Dataset entries
----------------
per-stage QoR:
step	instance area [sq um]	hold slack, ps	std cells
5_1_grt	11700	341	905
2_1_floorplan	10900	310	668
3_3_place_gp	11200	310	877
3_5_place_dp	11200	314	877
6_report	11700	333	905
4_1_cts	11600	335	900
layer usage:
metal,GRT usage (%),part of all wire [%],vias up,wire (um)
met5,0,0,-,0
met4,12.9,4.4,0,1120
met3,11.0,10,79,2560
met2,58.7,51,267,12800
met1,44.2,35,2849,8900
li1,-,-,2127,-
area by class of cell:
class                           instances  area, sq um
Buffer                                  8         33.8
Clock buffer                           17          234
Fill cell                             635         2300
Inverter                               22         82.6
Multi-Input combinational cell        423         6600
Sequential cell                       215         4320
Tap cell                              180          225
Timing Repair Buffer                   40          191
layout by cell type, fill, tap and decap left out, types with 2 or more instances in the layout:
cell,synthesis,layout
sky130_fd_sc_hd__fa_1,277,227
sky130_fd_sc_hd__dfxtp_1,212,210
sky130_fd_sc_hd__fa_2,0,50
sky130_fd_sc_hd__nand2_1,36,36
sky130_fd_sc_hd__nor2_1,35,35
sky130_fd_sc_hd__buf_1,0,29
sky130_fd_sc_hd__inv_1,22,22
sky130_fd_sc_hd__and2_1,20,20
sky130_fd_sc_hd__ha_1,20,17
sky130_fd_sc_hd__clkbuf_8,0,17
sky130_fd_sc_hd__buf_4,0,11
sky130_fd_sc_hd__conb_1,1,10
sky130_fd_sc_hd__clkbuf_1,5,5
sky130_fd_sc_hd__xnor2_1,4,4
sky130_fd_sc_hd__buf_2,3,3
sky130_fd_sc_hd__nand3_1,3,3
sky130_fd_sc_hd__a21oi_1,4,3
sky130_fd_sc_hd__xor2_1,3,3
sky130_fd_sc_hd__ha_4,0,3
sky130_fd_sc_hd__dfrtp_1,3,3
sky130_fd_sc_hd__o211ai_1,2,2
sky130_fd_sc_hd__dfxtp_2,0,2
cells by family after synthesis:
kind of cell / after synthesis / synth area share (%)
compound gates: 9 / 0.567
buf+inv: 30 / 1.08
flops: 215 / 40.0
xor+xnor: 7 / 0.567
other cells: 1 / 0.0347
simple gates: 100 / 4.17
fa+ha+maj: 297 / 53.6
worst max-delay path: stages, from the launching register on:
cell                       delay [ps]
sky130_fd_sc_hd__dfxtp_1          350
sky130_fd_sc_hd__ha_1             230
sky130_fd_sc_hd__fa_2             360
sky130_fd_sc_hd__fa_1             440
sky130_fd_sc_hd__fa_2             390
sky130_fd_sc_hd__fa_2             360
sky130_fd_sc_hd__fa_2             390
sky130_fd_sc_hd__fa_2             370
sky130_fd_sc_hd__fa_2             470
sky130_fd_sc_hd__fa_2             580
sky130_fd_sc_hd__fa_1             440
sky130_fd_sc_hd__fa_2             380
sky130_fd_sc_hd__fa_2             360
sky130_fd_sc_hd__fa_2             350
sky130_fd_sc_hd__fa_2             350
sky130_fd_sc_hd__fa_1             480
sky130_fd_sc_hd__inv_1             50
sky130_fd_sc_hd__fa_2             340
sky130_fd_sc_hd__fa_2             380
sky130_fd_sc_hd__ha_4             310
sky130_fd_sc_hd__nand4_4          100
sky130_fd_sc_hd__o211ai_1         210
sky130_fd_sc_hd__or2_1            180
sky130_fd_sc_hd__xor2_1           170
What follows belongs to an exercise in optimizing a design on an open flow for small area, a short achievable clock period and few clock cycles; a production flow would make more cautious choices.
RTL that was checked went through simulation tests only; none was proved equivalent to the original.
The clock input has no modelled driver; a real chip could not lean on it and would need a root buffer or a full tree.

==> flow/design.v (excerpt) <==
module HT_TOP(
    input clk,
    input rst_n,
    input in_valid,
    input [2:0] in_weight,
    input out_mode,
    output reg out_valid,
    output reg out_code
);
clock: 6.0 ns
lec_check: 0
cap_margin: 20
core_margin: 2
core_utilization: 40
setup_slack_margin: 3.3
slew_margin: 20
run.sh (not shown) runs the stock make flow with config.mk's settings and CLKGATE_MAP_FILE= SYNTH_SCRIPT=/design/flow/synth_recipe.tcl, a recipe that flattens the netlist after the stock synthesis.
The first run completed without violations.
Change:
--- a/flow/config.mk
+++ b/flow/config.mk
@@ -11 +11 @@
-export SETUP_SLACK_MARGIN = 3.3
+export SETUP_SLACK_MARGIN = 3.6
Clock skew is about the same.
Non-clock buffer count is higher by 37.
Global-route usage is higher by 0.92 points.
Clock-buffer cell count is higher by 3.
Final area is higher by a few percent.
Utilization is higher by 2.5 points.
Area after synthesis is unchanged.
Wire length is higher by a little under a tenth.
No run of this note included a check of the RTL's function; only the layout flow was run.

* * *

Another version of the RTL of HT_TOP (not shown whole).
For scale: roughly 1400 cells after synthesis, roughly 140 flip-flops, roughly 9 I/O pins, about 9200 um2 of cells after synthesis.
==> flow/design.v (excerpt) <==
module HT_TOP(
    input clk,
    input rst_n,
    input in_valid,
    input [2:0] in_weight,
    input out_mode,
    output reg out_valid,
    output reg out_code
);
function [3:0] add3(input [2:0] a, input [2:0] b);
    reg [2:0] g, p; reg [3:0] c;
    begin
        g = a & b; p = a ^ b;
        c[0] = 1'b0;
        c[1] = g[0];
        c[2] = g[1] | (p[1] & g[0]);
        c[3] = g[2] | (p[2] & g[1]) | (p[2] & p[1] & g[0]);
        add3 = {c[3], p ^ c[2:0]};
    end
endfunction
function [5:0] add6(input [5:0] a, input [5:0] b);
    reg [5:0] g, p, c;
    begin
        g = a & b; p = a ^ b;
        c[0] = 1'b0;
        c[1] = g[0];
        c[2] = g[1] | (p[1] & g[0]);
        c[3] = g[2] | (p[2] & g[1]) | (p[2] & p[1] & g[0]);
        c[4] = g[3] | (p[3] & g[2]) | (p[3] & p[2] & g[1]) | (p[3] & p[2] & p[1] & g[0]);
        c[5] = g[4] | (p[4] & g[3]) | (p[4] & p[3] & g[2]) | (p[4] & p[3] & p[2] & g[1])
             | (p[4] & p[3] & p[2] & p[1] & g[0]);
        add6 = p ^ c;
    end
endfunction
function ge3(input [2:0] a, input [2:0] b);
    reg [2:0] gt, lt;
  ...
==> flow/config.mk <==
export PLATFORM = sky130hd
export DESIGN_NAME = HT_TOP
export DESIGN_NICKNAME = HT_TOP
export VERILOG_FILES = /design/flow/design.v
export SDC_FILE = /design/flow/constraint.sdc
export NUM_CORES = 4
export LEC_CHECK = 0
export ABC_AREA = 1
export CAP_MARGIN = 20
export CORE_MARGIN = 2
export CORE_UTILIZATION = 40
export SETUP_SLACK_MARGIN = 4.1
export SLEW_MARGIN = 20
==> flow/constraint.sdc <==
create_clock -name core_clock -period 6.0 [get_ports {clk}]
set_input_delay 1.2000 -clock core_clock [delete_from_list [all_inputs] [get_ports {clk}]]
set_output_delay 1.2000 -clock core_clock [all_outputs]
set_load 0.01 [all_outputs]
standard.sh (not shown) runs the stock make flow with config.mk's settings and CLKGATE_MAP_FILE= SYNTH_SCRIPT=/design/flow/synth_recipe.tcl, a recipe that flattens the netlist after the stock synthesis.
==> flow/flow/run.sh <==
#!/bin/bash
# Own flow: the standard layout, with a hook after CTS that replaces the
# clock tree by four clkbuf_16 fed by the clock port (flow/reclk.tcl).
set -euo pipefail
W=$(pwd)
export FLOW_FLOW_DIR="$W/flow"
export POST_CTS_TCL="$W/flow/post_cts.tcl"
bash standard.sh finish > "$W/standard_flow.log" 2>&1
==> flow/flow/reclk.tcl <==
proc my_reclock {} {
  set block [ord::get_db_block]
  set clkport_net [$block findNet clk]
  set recs {}
  foreach p [all_registers -clock_pins] {
    set it [sta::sta_to_db_pin $p]
    set loc [[$it getInst] getLocation]
    lappend recs [list $it [lindex $loc 0] [lindex $loc 1]]
  }
  # four groups of equal size
  set byx [lsort -integer -index 1 $recs]
  set n [llength $byx]
  set h [expr {$n / 2}]
  set halves [list [lrange $byx 0 [expr {$h - 1}]] [lrange $byx $h end]]
  set groups {}
  foreach half $halves {
    set byy [lsort -integer -index 2 $half]
    set m [llength $byy]
    set k [expr {$m / 2}]
    lappend groups [lrange $byy 0 [expr {$k - 1}]] [lrange $byy $k end]
  }
  # the old tree: its nets
  set oldnets {}
  foreach dnet [$block getNets] {
    if {[string match "clknet_*" [$dnet getName]]} { lappend oldnets $dnet }
  }
  # new buffers and nets; move the clock pins to them. Each quarter has a
  # root buffer on the clock port feeding two leaf buffers, each leaf feeding
  # half of the quarter's clock pins.
  set master [[ord::get_db] findMaster sky130_fd_sc_hd__buf_12]
  $clkport_net setSigType CLOCK
  set q 0
  foreach grp $groups {
    set rnet [odb::dbNet_create $block "bclk_rnet$q"]
    $rnet setSigType CLOCK
    set rbuf [odb::dbInst_create $block $master "bclk_rbuf$q"]
    [$rbuf findITerm A] connect $clkport_net
    [$rbuf findITerm X] connect $rnet
    set byx [lsort -integer -index 1 $grp]
    set c [llength $byx]
    set k [expr {$c / 2}]
    set rx 0; set ry 0
    set l 0
    foreach sub [list [lrange $byx 0 [expr {$k - 1}]] [lrange $byx $k end]] {
      set cnet [odb::dbNet_create $block "bclk_net${q}_$l"]
      $cnet setSigType CLOCK
      set buf [odb::dbInst_create $block $master "bclk_buf${q}_$l"]
      [$buf findITerm A] connect $rnet
      [$buf findITerm X] connect $cnet
      set sx 0; set sy 0
      foreach r $sub {
        set it [lindex $r 0]
        if {[$it getNet] ne "NULL"} { $it disconnect }
        $it connect $cnet
        set sx [expr {$sx + [lindex $r 1]}]; set sy [expr {$sy + [lindex $r 2]}]
      }
      set cs [llength $sub]
      set bx [expr {$sx / $cs}]; set by [expr {$sy / $cs}]
      $buf setLocation $bx $by
      $buf setPlacementStatus PLACED
      set rx [expr {$rx + $bx}]; set ry [expr {$ry + $by}]
      puts "my_reclock: bclk_buf${q}_$l drives $cs clock pins"
      incr l
    }
    $rbuf setLocation [expr {$rx / 2}] [expr {$ry / 2}]
    $rbuf setPlacementStatus PLACED
    incr q
  }
  # remove what is left of the old tree: its buffers, dummy loads and nets
  set dead {}
  foreach it [$clkport_net getITerms] {
    set inst [$it getInst]
    if {![string match "bclk_*" [$inst getName]]} { lappend dead $inst }
  }
  foreach dnet $oldnets {
    foreach it [$dnet getITerms] { lappend dead [$it getInst] }
  }
  set names {}
  foreach inst $dead {
    set nm [$inst getName]
    if {[lsearch -exact $names $nm] < 0} { lappend names $nm }
  }
  foreach nm $names {
    set inst [$block findInst $nm]
    puts "my_reclock: removing $nm ([[$inst getMaster] getName])"
    foreach it [$inst getITerms] {
      if {[$it getNet] ne "NULL"} { $it disconnect }
    }
    odb::dbInst_destroy $inst
  }
  foreach dnet $oldnets { odb::dbNet_destroy $dnet }
}
Other scripts of this flow, unchanged in this note and not shown: flow/flow/post_cts.tcl
Testbench counts at the start, summed over its fixed seeds: cycles 17,157.
Context: an optimization exercise on an open-source flow, tuned for small area, a short achievable clock period and few clock cycles. The choices shown serve that exercise and are no tape-out recipe. Function was checked by simulation only, so behaviour that the tests miss may differ from the original. Power and IR drop assume default switching activity.

Design GenTrianglePoints, start of the top module:
module GenTrianglePoints(
   i_clk, i_rst, i_start, i_v1, i_v2, i_v3,
   o_write, o_done, o_point
);
   parameter SCREEN_WIDTH = 640;
   parameter SCREEN_HEIGHT = 480;
   input         i_clk, i_rst, i_start;
   input [63:0]  i_v1, i_v2, i_v3;  
   output reg    o_write;
   output        o_done;
   output [31:0] o_point;           
   reg st_idle, st_dx, st_dy, st_box, st_mul, st_row, st_walk, st_sweep, st_down;
   reg [10:0] px, py;     
   reg        dir;        
   reg        rsf;        
   reg        hb;         
   reg [3:0]  pos;        
   reg        cxa0, cxa1, cxa2;   
   reg        cya0, cya1, cya2;   
   reg        cxr0, cxr1, cxr2;   
   reg        cyr0, cyr1, cyr2;   
   reg        cn0, cn1, cn2;      
   reg        cdbl, cpass;        
   reg        cdx, cdy;           
   reg [32:0] w0, w1, w2;
   function [32:0] ilv;
      input [14:0] fy, fx;
      integer i;
      begin
         ilv[32:30] = 3'b000;
         for (i = 0; i < 15; i = i + 1) begin
            ilv[2*i+1] = fy[i];
            ilv[2*i]   = fx[i];
         end
      end
   endfunction
   function [14:0] dly;    
      input [32:0] fw;
      integer i;
      for (i = 0; i < 15; i = i + 1) dly[i] = fw[2*i+3];
   endfunction
   function [14:0] dlx;    
      input [32:0] fw;
      integer i;
      for (i = 0; i < 15; i = i + 1) dlx[i] = fw[2*i+2];
   endfunction
   wire signed [14:0] vx0 = dlx(w0), vx1 = dlx(w1), vx2 = dlx(w2);
   wire signed [14:0] vy0 = dly(w0), vy1 = dly(w1), vy2 = dly(w2);
   reg [10:0] x, y, xlo, yhi;
   reg        xone;       
   reg        yhm;        
   reg signed [15:0] mx0, mx1, mx2, my0, my1, my2;    
   reg signed [30:0] e0, e1, e2;
   wire signed [14:0] minxf = (~mx0[15] & mx2[15]) ? vx0 : ((mx0[15] & ~mx1[15]) ? vx1 : vx2);
  ...
For scale: about 230 I/O pins, about 25000 um^2 of cells after synthesis.
==> flow/config.mk <==
export PLATFORM = sky130hd
export DESIGN_NAME = GenTrianglePoints
export DESIGN_NICKNAME = GenTrianglePoints
export VERILOG_FILES = /design/flow/design.v
export SDC_FILE = /design/flow/constraint.sdc
export NUM_CORES = 4
export LEC_CHECK = 0
export CAP_MARGIN = 30
export CORE_MARGIN = 2
export CORE_UTILIZATION = 65
export CTS_CLUSTER_DIAMETER = 60
export CTS_CLUSTER_SIZE = 20
export PLACE_DENSITY = 0.8
export SLEW_MARGIN = 20
==> flow/constraint.sdc <==
create_clock -name core_clock -period 24.0 [get_ports {i_clk}]
set_input_delay 4.8000 -clock core_clock [delete_from_list [all_inputs] [get_ports {i_clk}]]
set_output_delay 4.8000 -clock core_clock [all_outputs]
set_load 0.01 [all_outputs]
standard.sh (not shown) runs the stock make flow with config.mk's settings and CLKGATE_MAP_FILE= SYNTH_SCRIPT=/design/flow/synth_recipe.tcl, a recipe that flattens the netlist after the stock synthesis.
==> flow/flow/run.sh <==
#!/bin/bash
# The standard layout, with plain buffers (rather than delay buffers) on the ports.
set -euo pipefail
export BUFFER_PORTS_ARGS="-buffer_cell sky130_fd_sc_hd__buf_2"
bash standard.sh > standard.log 2>&1
The baseline went through all stages and came out clean.
Testbench counts at the start, summed over its fixed seeds: cycles 177,487.
Change:
Settings changed: CORE_UTILIZATION 65 to 50, PLACE_DENSITY 0.8 to 0.75.
The changed run completed with no timing, DRC or antenna violations. Global-route usage is lower by 8.0 points. Worst setup slack gets worse by 27 ps. Critical path depth does not change. Maximum frequency shrinks by 0.46%. Total power hardly moves. Clock-buffer cell count rose by 3. Flip-flop and latch count stays the same. Worst hold slack barely changes.
Change:
Settings changed: CORE_UTILIZATION 50 to 30, CTS_CLUSTER_DIAMETER 60 to not set, CTS_CLUSTER_SIZE 20 to not set, PLACE_DENSITY 0.75 to 0.8.
What happened:
- The changed run went through all stages and came out clean
- cell area went up by a few percent
- final cell count goes up by roughly a tenth
- utilization decreases by 22 points
- synthesized area stays the same
- routed wire length went down slightly
- die area went up by well over a third
- setup slack gets better by 7.9 ps
- maximum frequency is about the same
- power came out lower slightly
- register-to-register slack gains 330 ps
Change:
Settings changed: PLACE_DENSITY 0.8 to not set.
Final cell count is about the same.
Clock power came out higher by 8.3%.
Synthesized cell count does not change.
Worst hold slack degrades by 8.3 ps.
Via count falls by 2.6%.
Area after synthesis stays the same.

afterwards: timing with drivers on the ports:
Ports are ideal in the flow. The routed layouts listed here were re-timed in OpenROAD. Step 1 (the two cells are an assumption about what drives the block):
set clk [get_ports {i_clk}]
set_driving_cell -lib_cell sky130_fd_sc_hd__clkbuf_16 $clk
set_driving_cell -lib_cell sky130_fd_sc_hd__buf_2 [delete_from_list [all_inputs] $clk]
Step 2 adds t to the input delays and takes it off the output delays; t is the mean of the earliest and latest rising clock arrival at the registers after step 1. Input paths then give back, and output paths get back, about the clock's delay inside the block. Slacks: ideal / step 1 / step 2; pairs: ideal / step 1.
run | t, ns | slack for setup (ns) | worst setup path at the end | pins driven straight from the clock port
the first run | 0.612 | 18.183 / 18.127 / 18.321 | register to register | 1
the second run | 0.631 | 18.156 / 18.097 / 18.331 | register to register | 1
the third run | 0.607 | 18.164 / 18.106 / 18.451 | input to register | 1
the fourth run | 0.647 | 18.152 / 18.082 / 18.361 | input to register | 1
After both steps setup and hold are still met in every run listed.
----------------
**Work instructions:** Lines from the top of the entries above to the line that contains "sky130_fd_sc_hd__dfxtp_2,0,2" should be set down exactly, please, with both ends kept and nothing added.

**Solved problem:**
per-stage QoR:
step	instance area [sq um]	hold slack, ps	std cells
5_1_grt	11700	341	905
2_1_floorplan	10900	310	668
3_3_place_gp	11200	310	877
3_5_place_dp	11200	314	877
6_report	11700	333	905
4_1_cts	11600	335	900
layer usage:
metal,GRT usage (%),part of all wire [%],vias up,wire (um)
met5,0,0,-,0
met4,12.9,4.4,0,1120
met3,11.0,10,79,2560
met2,58.7,51,267,12800
met1,44.2,35,2849,8900
li1,-,-,2127,-
area by class of cell:
class                           instances  area, sq um
Buffer                                  8         33.8
Clock buffer                           17          234
Fill cell                             635         2300
Inverter                               22         82.6
Multi-Input combinational cell        423         6600
Sequential cell                       215         4320
Tap cell                              180          225
Timing Repair Buffer                   40          191
layout by cell type, fill, tap and decap left out, types with 2 or more instances in the layout:
cell,synthesis,layout
sky130_fd_sc_hd__fa_1,277,227
sky130_fd_sc_hd__dfxtp_1,212,210
sky130_fd_sc_hd__fa_2,0,50
sky130_fd_sc_hd__nand2_1,36,36
sky130_fd_sc_hd__nor2_1,35,35
sky130_fd_sc_hd__buf_1,0,29
sky130_fd_sc_hd__inv_1,22,22
sky130_fd_sc_hd__and2_1,20,20
sky130_fd_sc_hd__ha_1,20,17
sky130_fd_sc_hd__clkbuf_8,0,17
sky130_fd_sc_hd__buf_4,0,11
sky130_fd_sc_hd__conb_1,1,10
sky130_fd_sc_hd__clkbuf_1,5,5
sky130_fd_sc_hd__xnor2_1,4,4
sky130_fd_sc_hd__buf_2,3,3
sky130_fd_sc_hd__nand3_1,3,3
sky130_fd_sc_hd__a21oi_1,4,3
sky130_fd_sc_hd__xor2_1,3,3
sky130_fd_sc_hd__ha_4,0,3
sky130_fd_sc_hd__dfrtp_1,3,3
sky130_fd_sc_hd__o211ai_1,2,2
sky130_fd_sc_hd__dfxtp_2,0,2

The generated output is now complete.